Roma, 21 ottobre- “Avendo già fatto nove film con protagonisti maschili, avevo voglia di cambiare e di mettere in primo piano una donna”, così Paolo Sorrentino alla presentazione del suo ultimo film, Parthenope, in uscita il 24 ottobre distribuito da PiperFilm in 500 sale.
Protagonista è appunto una giovane ragazza di nome Parthenope, interpretata dall’esordiente milanese Celeste Dalla Porta, mentre nell’età adulta ha il volto di Stefania Sandrelli.
“Il mio è un racconto, apparentemente ambizioso, ma in realtà molto semplice e sentimentale sulle varie tappe della vita dalla giovinezza dove ci si abbandona e se si è fortunati si può raggiungere la felicità alla tappa successiva verso la responsabilità e l’età adulta in cui si percepisce che la vita ci sta abbandonando e che ti volta un po’ le spalle. Un momento malinconico e pessimistico che però viene smentito alla fine da Stefania di fronte alla città di Napoli”, prosegue Sorrentino.
Presentato in Concorso al Festival di Cannes, il film racconta la vita di Parthenope dal 1950 a oggi. Un’epopea femminile senza eroismi, guidata dal desiderio di libertà, dall’amore per Napoli e dai sentimenti imprevedibili, a volte dolorosi, che però ti fanno ripartire.
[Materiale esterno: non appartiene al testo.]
## src/rtl/core/npr_pkg.sv

```systemverilog
// Shared types and fixed widths for the nearest-point-to-ray pick unit.
package npr_pkg;

    localparam int COORD_W  = 20;  // point and origin coordinates, signed Q10.10
    localparam int DIR_W    = 18;  // direction components, signed Q2.16
    localparam int DIR_FRAC = 16;
    localparam int DIFF_W   = COORD_W + 1;           // point minus origin
    localparam int PROD_W   = DIFF_W + DIR_W;        // one cross-product term
    localparam int CRS_W    = PROD_W + 1;            // difference of two terms
    localparam int CQ_W     = CRS_W - DIR_FRAC;      // cross component back at Q.10
    localparam int CSQ_W    = 2 * CQ_W;              // its square
    localparam int PERP_W   = CSQ_W + 2;             // sum of three squares
    localparam int DSQ_W    = 2 * DIFF_W;            // square of one offset
    localparam int DIST_W   = DSQ_W + 1;             // sum of three offset squares
    localparam int RAD_W    = 42;                    // radius and distance registers
    localparam int CFG_AW   = 3;
    localparam int CFG_DW   = 42;

    localparam logic [CFG_AW-1:0] REG_ORIGIN_X = 3'd0;
    localparam logic [CFG_AW-1:0] REG_ORIGIN_Y = 3'd1;
    localparam logic [CFG_AW-1:0] REG_ORIGIN_Z = 3'd2;
    localparam logic [CFG_AW-1:0] REG_DIR_X    = 3'd3;
    localparam logic [CFG_AW-1:0] REG_DIR_Y    = 3'd4;
    localparam logic [CFG_AW-1:0] REG_DIR_Z    = 3'd5;
    localparam logic [CFG_AW-1:0] REG_RADIUS   = 3'd6;
    localparam logic [CFG_AW-1:0] REG_MAX_DIST = 3'd7;

    localparam logic [DIR_W-1:0] DIR_Z_RST    = 18'd65536;
    localparam logic [RAD_W-1:0] RADIUS_RST   = 42'd10486;
    localparam logic [RAD_W-1:0] MAX_DIST_RST = 42'd1048576000000;

    // Ray setup seen by the distance pipeline.
    typedef struct packed {
        logic signed [COORD_W-1:0] origin_x;
        logic signed [COORD_W-1:0] origin_y;
        logic signed [COORD_W-1:0] origin_z;
        logic signed [DIR_W-1:0]   dir_x;
        logic signed [DIR_W-1:0]   dir_y;
        logic signed [DIR_W-1:0]   dir_z;
        logic [RAD_W-1:0]          radius_sq;
    } t_ray_cfg;

    // Classified candidate passed from front to back.
    typedef struct packed {
        logic                      hit;
        logic                      last;
        logic [DIST_W-1:0]         dist_sq;
        logic signed [COORD_W-1:0] x;
        logic signed [COORD_W-1:0] y;
        logic signed [COORD_W-1:0] z;
    } t_cand;

endpackage

```

## src/rtl/core/npr_queue.sv

```systemverilog
// Small word queue between the distance pipeline and the best-point tracker.
module npr_queue #(
    parameter int DEPTH = 4
) (
    input  logic           i_clk,
    input  logic           i_rst_n,
    input  logic           i_push,
    input  npr_pkg::t_cand i_data,
    output logic           o_full,
    input  logic           i_pop,
    output logic           o_empty,
    output npr_pkg::t_cand o_data
);
    import npr_pkg::*;

    localparam int AW = (DEPTH > 1) ? $clog2(DEPTH) : 1;
    localparam int CW = $clog2(DEPTH + 1);
    localparam logic [AW-1:0] LAST_IDX = AW'(DEPTH - 1);
    localparam logic [CW-1:0] FULL_CNT = CW'(DEPTH);

    t_cand         r_mem [DEPTH];
    logic [AW-1:0] r_wp, r_rp;
    logic [CW-1:0] r_cnt;

    assign o_full  = (r_cnt == FULL_CNT);
    assign o_empty = (r_cnt == '0);
    assign o_data  = r_mem[r_rp];

    always_ff @(posedge i_clk) begin
        if (i_push) begin
            r_mem[r_wp] <= i_data;
        end
    end

    always_ff @(posedge i_clk) begin
        if (!i_rst_n) begin
            r_wp  <= '0;
            r_rp  <= '0;
            r_cnt <= '0;
        end else begin
            if (i_push) begin
                r_wp <= (r_wp == LAST_IDX) ? '0 : r_wp + 1'b1;
            end
            if (i_pop) begin
                r_rp <= (r_rp == LAST_IDX) ? '0 : r_rp + 1'b1;
            end
            case ({i_push, i_pop})
                2'b10:   r_cnt <= r_cnt + 1'b1;
                2'b01:   r_cnt <= r_cnt - 1'b1;
                default: r_cnt <= r_cnt;
            endcase
        end
    end

    a_no_overflow: assert property (@(posedge i_clk) disable iff (!i_rst_n)
        i_push |-> !o_full)
        else $error("queue written while full");
    a_no_underflow: assert property (@(posedge i_clk) disable iff (!i_rst_n)
        i_pop |-> !o_empty)
        else $error("queue read while empty");
    a_count_bound: assert property (@(posedge i_clk) disable iff (!i_rst_n)
        r_cnt <= FULL_CNT)
        else $error("queue count out of range");

endmodule

```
La giovinezza spensierata a Capri e la sua inevitabile fine, segnata, come tutte le giovinezze, dalla brevità. Accanto alla protagonista, i napoletani: disillusi e vitali, ironici e dagli sguardi stanchi. La vita scorre, portando con sé tutte le emozioni umane, mentre Napoli, affascinante e crudele, ammalia e ferisce.
Il film è interpretato anche da Isabella Ferrari, Lorenzo Gleijeses, Peppe Lanzetta, Gary Oldman, Silvio Orlando, Luisa Ranieri e Stefania Sandrelli.
Girato tra Napoli e Capri, PARTHENOPE è una co-produzione Italia-Francia. Scritto e diretto da Paolo Sorrentino, è un film Fremantle prodotto da The Apartment Pictures, una società del gruppo Fremantle, e Pathé in associazione con Numero 10, in associazione con PiperFilm e Saint Laurent.
Infine il regista Premio Oscar conclude: “Il cinema dovrebbe vedere, ma in modo sbilenco. Mi piace vedere traslando quella vista verso l’immaginazione e la fantasia. Io non sono in grado di confrontarmi con il cinema di oggi perché ne vedo poco, né di giudicare quello che faccio. Uno alla fine è condannato a fare quello che sente non c’è altro modo per me di fare questo lavoro. Non faccio troppi calcoli, questa storia mi riguardava in quel momento quando l’ho concepita. Non è importante quel che ho provato io nei confronti del film, ma il film in sé”.